2020 Virtual AIChE Annual Meeting
(411b) Tighter Bounds on Moment Trajectories of Stochastic Processes Via Semidefinite Programming
Moment bounding schemes for stationary as well as exit time and location distributions have been successfully employed in a range of applications including analysis of stochastic reaction networks [3, 8, 10, 5, 2], diffusion processes [11, 7] and the pricing of financial derivatives [6, 9]. In contrast, bounding schemes for moment trajectories are less well-established. In this work, we extend the recently proposed semidefinite programming based bounding scheme for transient moment solutions of the Chemical Master Equation by Dowdy and Barton [4]. The main contribution is a novel hierarchy of linear and semidefinite moment conditions which directly reflects temporal causality of the moment trajectories.
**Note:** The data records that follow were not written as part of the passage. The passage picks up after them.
==> flow/design.v <==
module dff(out_a, in_a, clk);
	parameter bitwidth = 8;
	input signed[bitwidth - 1:0]in_a;
	input clk;
	output signed[bitwidth - 1:0]out_a;
	reg signed[bitwidth - 1:0]out_a;
	always@(posedge clk)
		out_a <= in_a;
 endmodule
module mul(out, in_c, in_a);
	input signed[7:0] in_a, in_c;
	output signed[13:0] out;
	wire signed[15:0]sum;
	assign sum = in_a * in_c;
	assign out = sum[15:2];
endmodule
module adder(sum, a, b, c, d);
	parameter bitwidth = 14;
	input signed[bitwidth - 1:0]a, b, c, d;
	output signed[bitwidth + 1:0]sum;
	assign sum = a + b + c + d;
endmodule
module total_fir(total_out, x_in, clk);
	input clk;
	input signed[7:0]x_in;
	output signed[15:0]total_out;
	wire signed[7:0]c0 = 8'b0_0010001;
	wire signed[7:0]c1 = 8'b1_1010111;
	wire signed[7:0]c2 = 8'b0_0011000;
	wire signed[7:0]c3 = 8'b1_1000110;
	wire signed[7:0]c4 = 8'b1_0001100;
	wire signed[7:0]c5 = 8'b0_1010110;
	wire signed[7:0]c6 = 8'b1_0011010;
	wire signed[7:0]c7 = 8'b0_0111010;
	wire signed[7:0]c8 = 8'b1_1110000;
	wire signed[7:0]c9 = 8'b0_1111111;
	wire signed[7:0]c10 = 8'b0_0001111;
	wire signed[7:0]c11 = 8'b1_1110111;
	wire signed[7:0]c12 = 8'b1_1101011;
	wire signed[7:0]c13 = 8'b1_0110110;
	wire signed[7:0]c14 = 8'b1_0111100;
	wire signed[7:0]c15 = 8'b1_1010000;
	wire signed[7:0]in_a;
	wire signed[7:0]d1_eigh_out, d2_eigh_out, d3_eigh_out, d4_eigh_out, d5_eigh_out, d6_eigh_out,
					d7_eigh_out, d8_eigh_out, d9_eigh_out, d10_eigh_out, d11_eigh_out, d12_eigh_out,
					d13_eigh_out, d14_eigh_out, d15_eigh_out, d16_eigh_out;
	wire signed[13:0]m1_out, m2_out, m3_out, m4_out, m5_out, m6_out, m7_out, m8_out, m9_out, m10_out,
					m11_out, m12_out, m13_out, m14_out, m15_out, m16_out; 
	wire signed[13:0]d1_fort_out, d2_fort_out, d3_fort_out,  d4_fort_out, d5_fort_out, d6_fort_out,
					d7_fort_out, d8_fort_out, d9_fort_out, d10_fort_out, d11_fort_out, d12_fort_out,
					d13_fort_out, d14_fort_out, d15_fort_out, d16_fort_out;
	wire signed[15:0]a1_out, a2_out, a3_out, a4_out;
	wire signed[15:0]d1_sixt_out, d2_sixt_out, d3_sixt_out, d4_sixt_out;
	wire signed[17:0]total_tmp, a5_out;
	assign in_a = x_in;
	dff #(8) dff_1_eigh( .out_a(d1_eigh_out), .in_a(in_a), .clk(clk) );
	mul mul_1( .out(m1_out), .in_c(c15), .in_a(d1_eigh_out) );
	dff #(14) dff_1_fort( .out_a(d1_fort_out), .in_a(m1_out), .clk(clk) );
	dff #(8) dff_2_eigh( .out_a(d2_eigh_out), .in_a(d1_eigh_out), .clk(clk) );
	mul mul_2( .out(m2_out), .in_c(c14), .in_a(d2_eigh_out) );
	dff #(14) dff_2_fort( .out_a(d2_fort_out), .in_a(m2_out), .clk(clk) );
	dff #(8) dff_3_eigh( .out_a(d3_eigh_out), .in_a(d2_eigh_out), .clk(clk) );
	mul mul_3( .out(m3_out), .in_c(c13), .in_a(d3_eigh_out) );
	dff #(14) dff_3_fort( .out_a(d3_fort_out), .in_a(m3_out), .clk(clk) );
	dff #(8) dff_4_eigh( .out_a(d4_eigh_out), .in_a(d3_eigh_out), .clk(clk) );
	mul mul_4( .out(m4_out), .in_c(c12), .in_a(d4_eigh_out) );
	dff #(14) dff_4_fort( .out_a(d4_fort_out), .in_a(m4_out), .clk(clk) );
	adder #(14) adder_1( .sum(a1_out), .a(d1_fort_out), .b(d2_fort_out), .c(d3_fort_out), .d(d4_fort_out) );
	dff #(16) dff_1_sixt( .out_a(d1_sixt_out), .in_a(a1_out), .clk(clk) );
	dff #(8) dff_5_eigh( .out_a(d5_eigh_out), .in_a(d4_eigh_out), .clk(clk) );
	mul mul_5( .out(m5_out), .in_c(c11), .in_a(d5_eigh_out) );
	dff #(14) dff_5_fort( .out_a(d5_fort_out), .in_a(m5_out), .clk(clk) );
	dff #(8) dff_6_eigh( .out_a(d6_eigh_out), .in_a(d5_eigh_out), .clk(clk) );
	mul mul_6( .out(m6_out), .in_c(c10), .in_a(d6_eigh_out) );
	dff #(14) dff_6_fort( .out_a(d6_fort_out), .in_a(m6_out), .clk(clk) );
	dff #(8) dff_7_eigh( .out_a(d7_eigh_out), .in_a(d6_eigh_out), .clk(clk) );
	mul mul_7( .out(m7_out), .in_c(c9), .in_a(d7_eigh_out) );
	dff #(14) dff_7_fort( .out_a(d7_fort_out), .in_a(m7_out), .clk(clk) );
	dff #(8) dff_8_eigh( .out_a(d8_eigh_out), .in_a(d7_eigh_out), .clk(clk) );
	mul mul_8( .out(m8_out), .in_c(c8), .in_a(d8_eigh_out) );
	dff #(14) dff_8_fort( .out_a(d8_fort_out), .in_a(m8_out), .clk(clk) );
	adder #(14) adder_2( .sum(a2_out), .a(d5_fort_out), .b(d6_fort_out), .c(d7_fort_out), .d(d8_fort_out) );
	dff #(16) dff_2_sixt( .out_a(d2_sixt_out), .in_a(a2_out), .clk(clk) );
	dff #(8) dff_9_eigh( .out_a(d9_eigh_out), .in_a(d8_eigh_out), .clk(clk) );
	mul mul_9( .out(m9_out), .in_c(c7), .in_a(d9_eigh_out) );
	dff #(14) dff_9_fort( .out_a(d9_fort_out), .in_a(m9_out), .clk(clk) );
	dff #(8) dff_10_eigh( .out_a(d10_eigh_out), .in_a(d9_eigh_out), .clk(clk) );
	mul mul_10( .out(m10_out), .in_c(c6), .in_a(d10_eigh_out) );
	dff #(14) dff_10_fort( .out_a(d10_fort_out), .in_a(m10_out), .clk(clk) );
	dff #(8) dff_11_eigh( .out_a(d11_eigh_out), .in_a(d10_eigh_out), .clk(clk) );
	mul mul_11( .out(m11_out), .in_c(c5), .in_a(d11_eigh_out) );
	dff #(14) dff_11_fort( .out_a(d11_fort_out), .in_a(m11_out), .clk(clk) );
	dff #(8) dff_12_eigh( .out_a(d12_eigh_out), .in_a(d11_eigh_out), .clk(clk) );
	mul mul_12( .out(m12_out), .in_c(c4), .in_a(d12_eigh_out) );
	dff #(14) dff_12_fort( .out_a(d12_fort_out), .in_a(m12_out), .clk(clk) );
	adder #(14) adder_3( .sum(a3_out), .a(d9_fort_out), .b(d10_fort_out), .c(d11_fort_out), .d(d12_fort_out) );
	dff #(16) dff_3_sixt( .out_a(d3_sixt_out), .in_a(a3_out), .clk(clk) );
	dff #(8) dff_13_eigh( .out_a(d13_eigh_out), .in_a(d12_eigh_out), .clk(clk) );
	mul mul_13( .out(m13_out), .in_c(c3), .in_a(d13_eigh_out) );
	dff #(14) dff_13_fort( .out_a(d13_fort_out), .in_a(m13_out), .clk(clk) );
	dff #(8) dff_14_eigh( .out_a(d14_eigh_out), .in_a(d13_eigh_out), .clk(clk) );
	mul mul_14( .out(m14_out), .in_c(c2), .in_a(d14_eigh_out) );
	dff #(14) dff_14_fort( .out_a(d14_fort_out), .in_a(m14_out), .clk(clk) );
	dff #(8) dff_15_eigh( .out_a(d15_eigh_out), .in_a(d14_eigh_out), .clk(clk) );
	mul mul_15( .out(m15_out), .in_c(c1), .in_a(d15_eigh_out) );
	dff #(14) dff_15_fort( .out_a(d15_fort_out), .in_a(m15_out), .clk(clk) );
	dff #(8) dff_16_eigh( .out_a(d16_eigh_out), .in_a(d15_eigh_out), .clk(clk) );
	mul mul_16( .out(m16_out), .in_c(c0), .in_a(d16_eigh_out) );
	dff #(14) dff_16_fort( .out_a(d16_fort_out), .in_a(m16_out), .clk(clk) );
	adder #(14) adder_4( .sum(a4_out), .a(d13_fort_out), .b(d14_fort_out), .c(d15_fort_out), .d(d16_fort_out) );
	dff #(16) dff_4_sixt( .out_a(d4_sixt_out), .in_a(a4_out), .clk(clk) );
	adder #(16) adder_5( .sum(a5_out), .a(d1_sixt_out), .b(d2_sixt_out), .c(d3_sixt_out), .d(d4_sixt_out) );
	dff #(18) dff_eighteen( .out_a(total_tmp), .in_a(a5_out), .clk(clk) );
	assign total_out = total_tmp[17:2];
endmodule
Settings: LEC_CHECK=0, CAP_MARGIN=20, CELL_PAD_IN_SITES_GLOBAL_PLACEMENT=1, CORE_ASPECT_RATIO=1.95, CORE_MARGIN=2, CORE_UTILIZATION=40, CTS_CLUSTER_SIZE=90, GPL_ROUTABILITY_DRIVEN=0, GPL_TIMING_DRIVEN=0, HOLD_SLACK_MARGIN=0.3, MIN_ROUTING_LAYER=met2, PLACE_DENSITY_LB_ADDON=0.13, SLEW_MARGIN=20, TNS_END_PERCENT=25; clock period 5.0 ns.
run.sh (not shown) runs the stock make flow with config.mk's settings and CLKGATE_MAP_FILE=.
==> next run, changes <==
CELL_PAD_IN_SITES_GLOBAL_PLACEMENT = default   (was 1)
CORE_ASPECT_RATIO = default   (was 1.95)
CORE_UTILIZATION = 72   (was 40)
CTS_CLUSTER_SIZE = default   (was 90)
GPL_ROUTABILITY_DRIVEN = default   (was 0)
GPL_TIMING_DRIVEN = default   (was 0)
HOLD_SLACK_MARGIN = default   (was 0.3)
MIN_ROUTING_LAYER = default   (was met2)
PLACE_DENSITY = 0.67   (was default)
PLACE_DENSITY_LB_ADDON = default   (was 0.13)
TNS_END_PERCENT = default   (was 25)
clock period = 3.62 ns   (was 5.0 ns; I/O delays follow)
Outcome: Now the flow finished but failed the layout checks on negative setup slack. First-iteration DRC count went down by 58%. Setup slack degrades by 0.48 ns. Die area went down by about 44%. Non-clock buffer count went up by 251. Clock skew went up by 0.0045 ns. Synthesized area stays the same. Cell count went down by 5.1%. Global-route usage went up by 5.2 points. Design area went up by about 10%. Utilization went up by 44 points.


## run A
// total_fir: RTL as listed in full above, without the edits since
clock: 3.55 ns
lec_check: 0
abc_area: 0
cap_margin: 20
cell_pad_in_sites_detail_placement: 1
cell_pad_in_sites_global_placement: 2
core_aspect_ratio: 1.81
core_margin: 4
core_utilization: 67
gpl_routability_driven: 1
gpl_timing_driven: 0
min_routing_layer: met2
place_density_lb_addon: 0.17
slew_margin: 10
No final results exist for run A, since it was stopped by error FLW-0024 during global placement without I/O (3_1_place_gp_skip_io).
These constraints allow to tighten the generated bounds considerably while possessing a favorable scaling behavior (linear vs. combinatorial) when compared to the set of moment conditions employed by Dowdy and Barton [4]. Additionally, we present a new bounding scheme based on a polynomial restriction of a related continuous-time optimal control problem. The resultant infinite dimensional optimization problem is reduced to a finite semidefinite program via a sum-of-squares characterizations of matrix polynomials [1] to enforce semidefinite constraints over the continuum of time. As an aside, we note that all results naturally extend to bounding the transient moments associated with stochastic processes described by Itô differential equations with polynomial drift and diffusion coefficients. We illustrate the results with examples drawn from stochastic chemical kinetics and other fields.